Het financieel belang dat met het grondbeleid samenhangt is relatief groot, mede door de hieraan verbonden (financiële) risico’s. Bij de jaarrekening 2022 zijn alle grondexploitaties herzien en is in de ‘Toelichting Grondexploitaties 2022’ uitgebreid gerapporteerd over de belangrijkste ontwikkelingen en resultaten. Zowel op het totaalniveau van de grondexploitaties, als op ieder afzonderlijk project is hierin een toelichting gegeven. De ontwikkelingen in de afgelopen periode geven geen aanleiding voor een tussentijdse herziening van grondexploitaties. Ook zijn er geen grote wijzigingen in de planvorming geweest. De herziene grondexploitaties bij de jaarrekening 2022 zijn dan ook als zodanig verwerkt in de meerjarenraming 2024 en verder. In onderstaande tabel worden de geraamde kosten en opbrengsten van de grondexploitaties per jaar gepresenteerd.
De grondexploitaties zijn voor de begroting 2024 enkel aangepast voor de wijziging van de rekenrente van 0,8% naar 1,4%. Het effect hiervan op het resultaat wordt verantwoord in de 2 e bestuursrapportage van 2023.
Ontwikkeling van de boekwaarde
De afgelopen jaren is de boekwaarde aanzienlijk gedaald.

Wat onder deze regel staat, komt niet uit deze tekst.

File: src/rtl/wf_classify.sv
module wf_classify #(
  parameter int unsigned W          = 16,
  parameter int unsigned LEGACY_BIT = 0,
  parameter int unsigned KEY_BIT    = 1
) (
  input  logic [W-1:0] wake_i,
  output logic         skip_o,
  output logic [W-1:0] cleared_o,
  output logic         empty_o,
  output logic         key_only_o
);
  localparam logic [W-1:0] LEG_MASK = W'(1) << LEGACY_BIT;
  localparam logic [W-1:0] KEY_MASK = W'(1) << KEY_BIT;

  always_comb begin
    skip_o     = wake_i[W-1] || (wake_i == '0);
    cleared_o  = wake_i & ~LEG_MASK;
    empty_o    = (cleared_o == '0);
    key_only_o = !empty_o && ((cleared_o & ~KEY_MASK) == '0);
  end
endmodule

De ratio grondexploitatie (verhouding bouwgronden in exploitatie ten opzichte van de totale baten) is gedaald naar 28% en viel daarmee op basis van de jaarrekening 2022 voor het eerst in de risicocategorie ‘neutraal’. Uit onderstaande grafiek blijkt dat voor de komende jaren een verdere daling van de boekwaarde wordt voorzien. De snelheid waarmee dit gebeurt, is met name afhankelijk van het bouwtempo in de projecten Steenenburg en De Grassen. Voor de vervolgfase van De Grassen is nog een bestemmingswijziging nodig.
Op de gepresenteerde bruto boekwaarde eind 2022 van € 51 miljoen is voor de verliesgevende projecten nog een verliesvoorziening in mindering gebracht.
Resultaatsverwachting
In maart 2023 werd voor de jaarrekening 2022 het verwachte resultaat van de grondexploitaties per saldo nog berekend (op eindwaarde) op € 3,4 miljoen negatief. Dit resultaat bestaat uit € 5,9 miljoen aan positieve resultaten en voor € 9,3 miljoen aan negatieve resultaten. Voor de verliesgevende complexen is een voorziening gevormd.
Bij de 2 e bestuursrapportage 2023 wordt de aan de grondexploitaties toegerekende rekenrente verhoogd van 0,8% naar 1,4%. De aanpassing van de rekenrente gebeurt op basis van een voorgeschreven berekening. Door de wijziging van de rekenrente neemt het verwachte resultaat van de grondexploitaties af met € 1,35 miljoen. De opbouw van de resultaten (per peildatum 1-1-2023) is als volgt :
Winstnemingen
Verplichte winstnemingen zijn in de begroting geraamd op basis de in het BBV voorgeschreven rekenmethode (de POC-methode). Winstneming gebeurt in deze methode naar rato van de gerealiseerde opbrengsten en kosten. Voor de berekening van de winstneming zijn de specifieke projectrisico’s in mindering gebracht op de uiteindelijk te verwachten winst. De daadwerkelijke winstneming blijft de komende jaren afhankelijk van de ontwikkeling van het resultaat en ook de voortgang van verkopen en realisatie van uitgaven.
De winstnemingen komen ten gunste van de algemene reserve. Als later blijkt dat reeds genomen winsten (deels) moeten worden terug gedraaid (bij tegenvallende resultaten), dan komt het effect weer ten laste van de algemene reserve. De berekening van de winstneming en de verdeling van winstnemingen over de komende jaren gebeurt jaarlijks bij de totstandkoming van de jaarrekening. Deze berekening vormt vervolgens input voor de raming van het meerjarig verloop in de begroting en de jaarrekening.